--- src/rtl/pixel_config_array.sv ---
// Buffers N_CH-lane pixel config words and shifts them into parallel pixel chains
// on one shared divided serial clock. Define PIXEL_CFG_REPLAY_EN to retain the buffer for replay.
module pixel_config_array #(
    parameter int DIV_WIDTH       = 6,
    parameter int DATA_WIDTH      = 15,
    parameter int N_CH            = 2,
    parameter int ADDR_WIDTH      = 5,
    parameter int SHIFT_DIRECTION = 1
) (
    input  logic                         SYS_CLK,
    input  logic                         RESET_N,
    input  logic [DIV_WIDTH-1:0]         DIV,
    input  logic [N_CH*DATA_WIDTH-1:0]   SRAM_DATA,
    input  logic                         SRAM_WE,
    input  logic                         pulse_start,
    input  logic                         BUSY,
    output logic                         S_CLK,
    output logic [N_CH-1:0]              S_DATA,
    output logic                         S_LOAD,
    output logic                         RUNNING,
    output logic                         DONE,
    output logic                         FULL,
    output logic [ADDR_WIDTH:0]          COUNT,
    output logic                         ERR
);

    localparam int DEPTH    = 2**ADDR_WIDTH;
    localparam int CNT_BITS = ADDR_WIDTH + 1;
    // One spare bit so the LOAD span of 2**(DIV+1) cycles fits for the largest DIV
    localparam int CNT_W    = 2**DIV_WIDTH + 1;
    localparam int BIT_W    = (DATA_WIDTH > 1) ? $clog2(DATA_WIDTH) : 1;

    typedef enum logic [2:0] {
        IDLE,
        SHIFT,
        PAUSE,
        LOAD,
        FINISH
    } state_t;

    state_t                       state, state_nxt;
    logic [N_CH*DATA_WIDTH-1:0]   mem [DEPTH];
    logic [N_CH*DATA_WIDTH-1:0]   cur_word;
    logic [DIV_WIDTH-1:0]         div_q;
    logic [CNT_W-1:0]             div_cnt;
    logic [CNT_W-1:0]             half_mask;
    logic [CNT_W-1:0]             load_mask;
    logic [BIT_W-1:0]             bit_idx;
    logic [BIT_W-1:0]             bit_pos;
    logic [ADDR_WIDTH-1:0]        rd_ptr;
    logic [ADDR_WIDTH-1:0]        wr_addr;
    logic [CNT_BITS-1:0]          count_q;
    logic [CNT_BITS-1:0]          wr_base;
    logic [N_CH-1:0]              lane_bits;
    logic                         s_clk_q;
    logic                         err_q;
    logic                         tick;
    logic                         load_end;
    logic                         last_bit;
    logic                         last_entry;
    logic                         entry_end;
    logic                         start_ok;
    logic                         wr_ok;
    logic                         wr_drop;
    logic                         full_int;
`ifdef PIXEL_CFG_REPLAY_EN
    logic                         replay_pend;
`endif

    always_comb begin
        half_mask  = ~({CNT_W{1'b1}} << div_q);
        load_mask  = {half_mask[CNT_W-2:0], 1'b1};
        tick       = (div_cnt == half_mask);
        load_end   = (div_cnt == load_mask);
        last_bit   = (bit_idx == BIT_W'(DATA_WIDTH - 1));
        last_entry = ({1'b0, rd_ptr} == (count_q - 1'b1));
        entry_end  = (state == SHIFT) && tick && s_clk_q && last_bit;
        full_int   = (count_q == CNT_BITS'(DEPTH));
        start_ok   = (state == IDLE) && pulse_start;
        bit_pos    = (SHIFT_DIRECTION != 0) ? (BIT_W'(DATA_WIDTH - 1) - bit_idx) : bit_idx;
        cur_word   = mem[rd_ptr];
    end

    // A write after a completed run restarts the buffer at entry 0 when replay is enabled
    always_comb begin
`ifdef PIXEL_CFG_REPLAY_EN
        wr_base = replay_pend ? '0 : count_q;
        wr_ok   = SRAM_WE && (state == IDLE) && !pulse_start && (!full_int || replay_pend);
`else
        wr_base = count_q;
        wr_ok   = SRAM_WE && (state == IDLE) && !pulse_start && !full_int;
`endif
        wr_drop = SRAM_WE && !wr_ok;
        wr_addr = wr_base[ADDR_WIDTH-1:0];
    end

    for (genvar k = 0; k < N_CH; k++) begin : g_lane
        logic [DATA_WIDTH-1:0] lane_word;
        assign lane_word    = cur_word[k*DATA_WIDTH +: DATA_WIDTH];
        assign lane_bits[k] = lane_word[bit_pos];
    end

    always_ff @(posedge SYS_CLK or negedge RESET_N) begin
        if (!RESET_N) begin
            state <= IDLE;
        end else begin
            state <= state_nxt;
        end
    end

    always_comb begin
        state_nxt = state;
        RUNNING   = 1'b0;
        DONE      = 1'b0;
        S_LOAD    = 1'b0;
        S_DATA    = '0;
        case (state)
            IDLE: begin
                if (pulse_start) begin
                    state_nxt = (count_q == '0) ? FINISH : SHIFT;
                end
            end
            SHIFT: begin
                RUNNING = 1'b1;
                S_DATA  = lane_bits;
                if (entry_end) begin
                    if (last_entry) begin
                        state_nxt = LOAD;
                    end else if (BUSY) begin
                        state_nxt = PAUSE;
                    end
                end
            end
            PAUSE: begin
                RUNNING = 1'b1;
                S_DATA  = lane_bits;
                if (!BUSY) begin
                    state_nxt = SHIFT;
                end
            end
            LOAD: begin
                RUNNING = 1'b1;
                S_LOAD  = 1'b1;
                if (load_end) begin
                    state_nxt = FINISH;
                end
            end
            FINISH: begin
                DONE      = 1'b1;
                state_nxt = IDLE;
            end
            default: state_nxt = IDLE;
        endcase
    end

    // Serial clock divider, bit and entry sequencing
    always_ff @(posedge SYS_CLK or negedge RESET_N) begin
        if (!RESET_N) begin
            div_q   <= '0;
            div_cnt <= '0;
            bit_idx <= '0;
            rd_ptr  <= '0;
            s_clk_q <= 1'b0;
        end else begin
            case (state)
                IDLE: begin
                    if (pulse_start) begin
                        div_q   <= DIV;
                        div_cnt <= '0;
                        bit_idx <= '0;
                        rd_ptr  <= '0;
                        s_clk_q <= 1'b0;
                    end
                end
                SHIFT: begin
                    if (tick) begin
                        div_cnt <= '0;
                        s_clk_q <= ~s_clk_q;
                        if (s_clk_q) begin
                            if (last_bit) begin
                                bit_idx <= '0;
                                if (!last_entry) begin
                                    rd_ptr <= rd_ptr + 1'b1;
                                end
                            end else begin
                                bit_idx <= bit_idx + 1'b1;
                            end
                        end
                    end else begin
                        div_cnt <= div_cnt + 1'b1;
                    end
                end
                PAUSE: begin
                    div_cnt <= '0;
                end
                LOAD: begin
                    div_cnt <= div_cnt + 1'b1;
                end
                default: begin
                    div_cnt <= '0;
                end
            endcase
        end
    end

    always_ff @(posedge SYS_CLK) begin
        if (wr_ok) begin
            mem[wr_addr] <= SRAM_DATA;
        end
    end

    always_ff @(posedge SYS_CLK or negedge RESET_N) begin
        if (!RESET_N) begin
            count_q <= '0;
            err_q   <= 1'b0;
        end else begin
            if (wr_ok) begin
                count_q <= wr_base + 1'b1;
            end
`ifndef PIXEL_CFG_REPLAY_EN
            else if (state == FINISH) begin
                count_q <= '0;
            end
`endif
            if (wr_drop) begin
                err_q <= 1'b1;
            end else if (start_ok) begin
                err_q <= 1'b0;
            end
        end
    end

`ifdef PIXEL_CFG_REPLAY_EN
    always_ff @(posedge SYS_CLK or negedge RESET_N) begin
        if (!RESET_N) begin
            replay_pend <= 1'b0;
        end else if (state == FINISH) begin
            replay_pend <= 1'b1;
        end else if (wr_ok) begin
            replay_pend <= 1'b0;
        end
    end
`endif

    always_comb begin
        S_CLK = s_clk_q;
        FULL  = full_int;
        COUNT = count_q;
        ERR   = err_q;
    end

endmodule

--- config.mk ---
export PLATFORM = sky130hd
export DESIGN_NAME = pixel_config_array
export DESIGN_NICKNAME = d
export VERILOG_FILES = /design/src/rtl/pixel_config_array.sv
export SDC_FILE = /design/constraint.sdc
export NUM_CORES = 1
export LEC_CHECK = 0
export ABC_AREA = 1
export CAP_MARGIN = 30
export CELL_PAD_IN_SITES_DETAIL_PLACEMENT = 1
export CELL_PAD_IN_SITES_GLOBAL_PLACEMENT = 1
export CORE_MARGIN = 8
export CORE_UTILIZATION = 30
export CTS_BUF_LIST = sky130_fd_sc_hd__clkbuf_2
export CTS_CLUSTER_SIZE = 16
export DETAILED_ROUTE_END_ITERATION = 6
export DONT_BUFFER_PORTS = 1
export PLACE_DENSITY = 0.58
export SETUP_SLACK_MARGIN = 0.5
export SLEW_MARGIN = 20
export SYNTH_ARGS = -nofsm -noshare
export SYNTH_HDL_FRONTEND = slang
export SYNTH_SLANG_ARGS = --single-unit
--- constraint.sdc ---
create_clock -name SYS_CLK -period 7 [get_ports SYS_CLK]
set_input_delay 1.05 -clock SYS_CLK [delete_from_list [all_inputs] [get_ports SYS_CLK]]
set_output_delay 1.05 -clock SYS_CLK [all_outputs]
set_load 0.05 [all_outputs]
==> impl_metrics.json, run 1 <==
{
  "ys.flop_type": "edfxtp_1",
  "worst-setup-path-type": "reg -> out",
  "synthArstFlopShare_pct": 8.658,
  "startpoint_type": "register",
  "tns_ns": 0,
  "grt_pass1_wl_mm": 250.8,
  "r2r-start": "COUNT[3]$_DFFE_PN0P_",
  "r2r_slack_ns": 2.34,
  "rsz0062_at_grt": "false",
  "die_w_um": 408.4,
  "maxCapViolCount": 0,
  "die_h_um": 408.4,
  "post-dp-hpwl_mm": 110.6,
  "via_per_inst": 5.225,
  "cts_max_path_buffers": 4,
  "yosysTopAreaCellShare_pct": 62.40,
  "yosysTopAreaCell": "edfxtp_1",
  "min_to": "mem[18][12]$_DFFE_PP_",
  "worst_pin_slew_ns": 1.049,
  "status": "complete, no violations",
  "most-common-layout-cells": "edfxtp_1, nor2_1, nand2_1",
  "rr_worst_depth": 10,
  "first_pass_iters": 6,
  "grt_pass1_vias": 36360,
  "design_area_sq_mm": 0.05308,
  "cp.arrival_ns": 5.05,
  "hold_class": "in -> reg",
  "cp_common_cell": "nand3_1",
  "post-route-period-util_pct": 87.11,
  "setup_violations": 0,
  "r2r_end": "mem[11][3]$_DFFE_PP_",
  "slowest_delay_ns": 0.77,
  "drtIter0Drc": 2945,
  "core.rowCount": 144,
  "p_per_area_mw_per_mm2": 310.4,
  "io_buffers": 0,
  "clock-sinks": 1051,
  "syn_area_sq_mm": 0.04620,
  "grt_remaining_overflow": 0,
  "hold_viol": 0,
  "drc": 0,
  "clockRootBuffer": "clkbuf_2",
  "nets": 4568,
  "yosys_warnings": 0,
  "syn_nets": 4326,
  "finalWeightedCongestion": 0.9114,
  "wire_per_inst_um": 25.50,
  "min-delay-start": "SRAM_DATA[12]",
  "grt_max_degree": 135,
  "holdPathStages": 2,
  "cts_made_buffers": 306,
  "fmax_mhz": 164.0,
  "antenna_left": 0,
  "p_leak_nw": 18.50,
  "synth_edf_count": 960,
  "pin_count": 55,
  "ys_seq_area_share_pct": 67.33,
  "clk_pin_slew_ns": 0.09,
  "initial_core_util_pct": 30.10,
  "cts_tree": "yes",
  "postSynthCellCount": 4275,
  "placedInstanceArea_sq_mm": 0.04929,
  "antenna_found_initial": 6,
  "wirelength_mm": 172.4,
  "synth_cell_types": 42,
  "holdWs_ns": 0.3571,
  "via_count": 35330,
  "path_buf_inv": 3,
  "drive_above_1_share_pct": 14.27,
  "fillers": 17240,
  "htree_num_levels": 5,
  "worstPathRequired_ns": 5.95,
  "cp-end-kind": "primary output",
  "area_growth_pct": 14.90,
  "synth_area_per_cell_sq_um": 10.81,
  "path_cells": "inv_2 -> buf_4 -> o211ai_1 -> nand3_1 -> nand2_1 -> nand3_1 -> nand3_1 -> nand3_1 -> nand3_1 -> nand2_1 -> nor2_1 -> buf_4",
  "worstPathMaxFanout": 31,
  "netlist_top_cells_area": "edfxtp_1, nor2_1, o21ai_0",
  "timing.final.max_slew_violations": 0,
  "insertion_delay_ns": 1.66,
  "die-area_sq_mm": 0.1668,
  "grt.total_usage_pct": 19.95,
  "fin_skew_ns": 0.1703,
  "critPathSlowestCell": "dfrtp_4",
  "finalCriticalPeriod_ns": 6.098,
  "core_sq_mm": 0.1535,
  "synth_seq_cells": 1051,
  "final_common_cell": "edfxtp_1",
  "critPathTopFamily": "simple AND/OR/NAND/NOR gates",
  "vdd_drop_max_uv": 215.8,
  "slew_headroom_pct": 29.87
}
[cells by family after synthesis]
family | count (synthesis) | share of synthesized area [%]
compound gates | 873 | 10.63
buf+inv | 426 | 3.591
mux | 1 | 0.02167
simple gates | 1815 | 16.28
fa+ha+maj | 10 | 0.2708
flops | 1051 | 67.33
xor+xnor | 99 | 1.877
[through the flow]
stage	power, W	instances	utilization, %	setup slack, ns
6_report	0.01648	6761	34.58	0.9020
5_1_grt	0.01733	6761	34.58	0.5155
4_1_cts	0.01662	6748	34.53	0.5457
3_5_place_dp	0.01188	6167	32.11	2.050
3_3_place_gp	0.01185	6136	31.68	2.004
2_1_floorplan	0.01008	4275	-	2.051
[Yosys cell counts (15+ instances only)]
library cell,count
edfxtp_1,960
nor2_1,764
nand2_1,648
o21ai_0,522
nand3_1,240
clkbuf_1,181
inv_1,172
o22ai_1,144
o211ai_1,106
xor2_1,93
dfrtp_1,91
nand4_1,60
a21oi_1,59
nor3_1,43
buf_2,39
o221ai_1,19
buf_1,15
[worst max path at each step]
stage	start	to	depth (start not counted)
finish	rd_ptr[2]$_DFFE_PN0P_	S_DATA[1]	12
global route	rd_ptr[2]$_DFFE_PN0P_	S_DATA[1]	14
CTS	rd_ptr[0]$_DFFE_PN0P_	S_DATA[1]	14
detailed placement	rd_ptr[0]$_DFFE_PN0P_	S_DATA[1]	13
global placement	rd_ptr[0]$_DFFE_PN0P_	S_DATA[1]	13
floorplan	pulse_start	mem[0][0]$_DFFE_PP_	5
[power by group]
| group | internal (W) | leakage [nW] | switching, W |
|---|---|---|---|
| logic | 0.00123 | 6.63 | 0.00359 |
| registers | 0.00697 | 9.87 | 0.000231 |
| clock network | 0.00179 | 2.00 | 0.00267 |
[registers in the layout (all words and copies together) (netlist names)]
signal   cells
COUNT        6
ERR          1
S_CLK        1
bit_idx      4
div_cnt     65
div_q        6
mem        960
rd_ptr       5
state        3
[layer usage]
metal	routed length [um]	vias to the layer above	track usage, %	share of wire, %
met5	14	-	0	0.0081
met2	83200	1122	33.44	48
li1	-	15860	-	-
met1	72760	17980	25.32	42
met3	8399	371	3.231	4.9
met4	8060	2	9.123	4.7
[what timing repair did]
action | in CTS | in global routing
setup endpoints to repair | 2 | 1
setup buffers | 1 | 4
gates resized for setup | 4 | 1
hold buffers | 80 | 0
hold endpoints to repair | 1076 | 0
gates cloned | 1 | 0
pin swaps | 0 | 0
[area by class of cell]
type,instances,area [sq um],share of cell area [%]
flip-flops and latches,1051,31120,58.62
clock inverters,50,270.3,0.5091
diodes,9,22.52,0.04243
repair buffers,172,2446,4.608
multi-input cells,2798,13690,25.79
clock buffers,449,2247,4.233
well taps,2044,2557,4.818
inverters,188,729.5,1.374
(Power assumes the default switching activity.)
==> inputs of run 2 (changes only) <==
--- a/config.mk
+++ b/config.mk
@@ -6,6 +6,7 @@
 export NUM_CORES = 1
 export LEC_CHECK = 0
 export ABC_AREA = 1
+export BUFFER_PORTS_ARGS = -buffer_cell sky130_fd_sc_hd__buf_2
 export CAP_MARGIN = 30
 export CELL_PAD_IN_SITES_DETAIL_PLACEMENT = 1
 export CELL_PAD_IN_SITES_GLOBAL_PLACEMENT = 1
@@ -14,10 +15,8 @@
 export CTS_BUF_LIST = sky130_fd_sc_hd__clkbuf_2
 export CTS_CLUSTER_SIZE = 16
 export DETAILED_ROUTE_END_ITERATION = 6
-export DONT_BUFFER_PORTS = 1
 export PLACE_DENSITY = 0.58
 export SETUP_SLACK_MARGIN = 0.5
-export SLEW_MARGIN = 20
 export SYNTH_ARGS = -nofsm -noshare
 export SYNTH_HDL_FRONTEND = slang
 export SYNTH_SLANG_ARGS = --single-unit
==> run 2 against run 1 <==
Die area did not move. Register-to-register slack improved by 0.25 ns. Flip-flop and latch count did not move. Clock power fell by 2%. Setup slack got worse by 0.11 ns. Clock skew rose by 0.0077 ns. Routed wire length fell by 0.73%. Critical path type unchanged. Largest power group unchanged. Highest routed layer is now met4.
==> impl_metrics.json, run 2 (synthesized netlist as in run 1, its figures left out) <==
{
  "cts_tree": "yes",
  "status": "complete, no violations",
  "grt.total_usage_pct": 19.82,
  "vdd_drop_max_uv": 146.5,
  "cts_max_path_buffers": 4,
  "timing.final.max_slew_violations": 0,
  "placedInstanceArea_sq_mm": 0.04954,
  "worst-setup-path-type": "reg -> out",
  "most-common-layout-cells": "edfxtp_1, nor2_1, nand2_1",
  "post-route-period-util_pct": 88.71,
  "slowest_delay_ns": 0.62,
  "insertion_delay_ns": 1.58,
  "finalCriticalPeriod_ns": 6.210,
  "drive_above_1_share_pct": 14.69,
  "htree_num_levels": 5,
  "pin_count": 55,
  "core_sq_mm": 0.1535,
  "clockRootBuffer": "clkbuf_2",
  "startpoint_type": "register",
  "internal_power_w": 0.009900,
  "path_cells": "clkinv_2 -> nor2_4 -> inv_1 -> a21oi_1 -> nor2_1 -> a21oi_1 -> nand2_1 -> nand2_1 -> nor2_1 -> nand2_1 -> nand3_1 -> a21oi_2 -> buf_2",
  "wirelength_mm": 171.2,
  "cts_made_buffers": 310,
  "die-area_sq_mm": 0.1668,
  "multi_input_area_sq_mm": 0.01369,
  "first_pass_iters": 5,
  "worstPathRequired_ns": 5.95,
  "hold_class": "in -> reg",
  "fin_skew_ns": 0.1780,
  "grt_pass1_vias": 36220,
  "wire_per_inst_um": 25.22,
  "design_area_sq_mm": 0.05264,
  "hold_viol": 0,
  "holdPathStages": 4,
  "finalWeightedCongestion": 0.9318,
  "drc": 0,
  "final_common_cell": "edfxtp_1",
  "net-switching-power_w": 0.006429,
  "clock-sinks": 1051,
  "antenna_left": 0,
  "post-dp-hpwl_mm": 108.3,
  "initial_core_util_pct": 30.10,
  "grt_max_degree": 113,
  "swShare_pct": 39.37,
  "regArea_sq_mm": 0.03112,
  "grt_remaining_overflow": 0,
  "maxCapViolCount": 0,
  "power_frac_seq_pct": 43.8,
  "worst_pin_slew_ns": 1.060,
  "largest_register_ffs": 960,
  "rr_worst_depth": 12,
  "pwr-share-comb_pct": 29.4,
  "die_h_um": 408.4,
  "p_per_area_mw_per_mm2": 310.2,
  "clk_pin_slew_ns": 0.11,
  "drtIter0Drc": 2762,
  "antenna_found_initial": 4,
  "critPathSlowestCell": "clkinv_2",
  "cp-end-kind": "primary output",
  "cp.arrival_ns": 5.16,
  "top_register": "mem",
  "fmax_mhz": 161.0,
  "cp_common_cell": "nand2_1",
  "grt_pass1_wl_mm": 248.5,
  "area_growth_pct": 13.94,
  "nets": 4588,
  "tns_ns": 0,
  "p_leak_nw": 18.42,
  "fillers": 17340,
  "worstPathMaxFanout": 30,
  "power.share.clock_pct": 26.8,
  "top_regs": "mem x960, div_cnt x65",
  "via_count": 35060,
  "die_w_um": 408.4,
  "rsz0062_at_grt": "false",
  "core.rowCount": 144,
  "slew_headroom_pct": 29.30,
  "io_buffers": 54,
  "via_per_inst": 5.165,
  "setup_violations": 0
}
[run 2: per-stage QoR]
stage / utilization [%] / cells / hold slack (ns) / worst slack, ns / total power [W]
after CTS: 34.22 / 6770 / 0.02940 / 0.4728 / 0.01647
after floorplan: - / 4275 / 0.4872 / 2.051 / 0.01008
after global placement: 31.87 / 6192 / 0.5157 / 1.716 / 0.01193
after global routing: 34.29 / 6784 / 0.07443 / 0.4735 / 0.01720
after detailed placement: 32.27 / 6218 / 0.5431 / 1.678 / 0.01199
final: 34.29 / 6787 / 0.2280 / 0.7903 / 0.01633
[run 2: final cells by class]
| class | instances | area share (%) |
|---|---|---|
| flip-flops and latches | 1051 | 59.11 |
| clock buffers | 451 | 4.288 |
| diodes | 11 | 0.05229 |
| clock inverters | 56 | 0.4611 |
| inverters | 188 | 1.390 |
| multi-input cells | 2798 | 26.00 |
| well taps | 2044 | 4.858 |
| repair inverters | 1 | 0.01664 |
| repair buffers | 187 | 3.819 |
[run 2: power groups by stage]
stage               Combinational (W)  Sequential [W]  Clock, W
floorplan                     0.00284         0.00724         0
global placement              0.00462         0.00731         0
detailed placement            0.00467         0.00732         0
CTS                           0.00476         0.00717   0.00454
global route                  0.00519         0.00717   0.00483
finish                        0.00480         0.00716   0.00437
[run 2: worst paths after layout]
check	start	slack, ns	end
worst min-delay path	DIV[5]	0.23	div_q[5]$_DFFE_PN0P_
min in group asynchronous	RESET_N	0.54	div_cnt[3]$_DFFE_PN0P_
max in group asynchronous	RESET_N	5.44	div_cnt[37]$_DFFE_PN0P_
worst max-delay path	rd_ptr[3]$_DFFE_PN0P_	0.79	S_DATA[0]
worst max register to register	state[1]$_DFFE_PN0P_	2.59	mem[4][9]$_DFFE_PP_
worst min register to register	state[0]$_DFFE_PN0P_	0.57	state[0]$_DFFE_PN0P_
[run 2: worst max-delay path, delay by kind of cell (launching register included)]
family / cells / cell delay, ns
buffers and inverters: 3 / 1.30
AO/OA/AOI/OAI: 3 / 0.94
AND/OR/NAND/NOR: 7 / 0.85
flip-flops: 1 / 0.48
[run 2: repair_timing]
action / CTS / global route
buffers inserted: 1 / 5
hold buffers: 43 / 0
endpoints found under the setup margin: 2 / 1
endpoints found under the hold margin: 771 / 0
cloned: 1 / 0
resized for setup: 7 / 0
[run 2: routing by layer]
| metal | vias up | wire (um) | GRT usage, % |
|---|---|---|---|
| met5 | - | 0 | 0 |
| met4 | 0 | 5405 | 7.139 |
| met3 | 278 | 8080 | 3.438 |
| met2 | 1007 | 83490 | 33.48 |
| met1 | 17900 | 74190 | 25.56 |
| li1 | 15880 | - | - |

┄┄┄┄┄┄

**TASK:** Please, from the material above, copy only the lines from the line with "min in group" up to and including the line with "worst min register", exactly as written.

**RESPONSE AREA:**
min in group asynchronous	RESET_N	0.54	div_cnt[3]$_DFFE_PN0P_
max in group asynchronous	RESET_N	5.44	div_cnt[37]$_DFFE_PN0P_
worst max-delay path	rd_ptr[3]$_DFFE_PN0P_	0.79	S_DATA[0]
worst max register to register	state[1]$_DFFE_PN0P_	2.59	mem[4][9]$_DFFE_PP_
worst min register to register	state[0]$_DFFE_PN0P_	0.57	state[0]$_DFFE_PN0P_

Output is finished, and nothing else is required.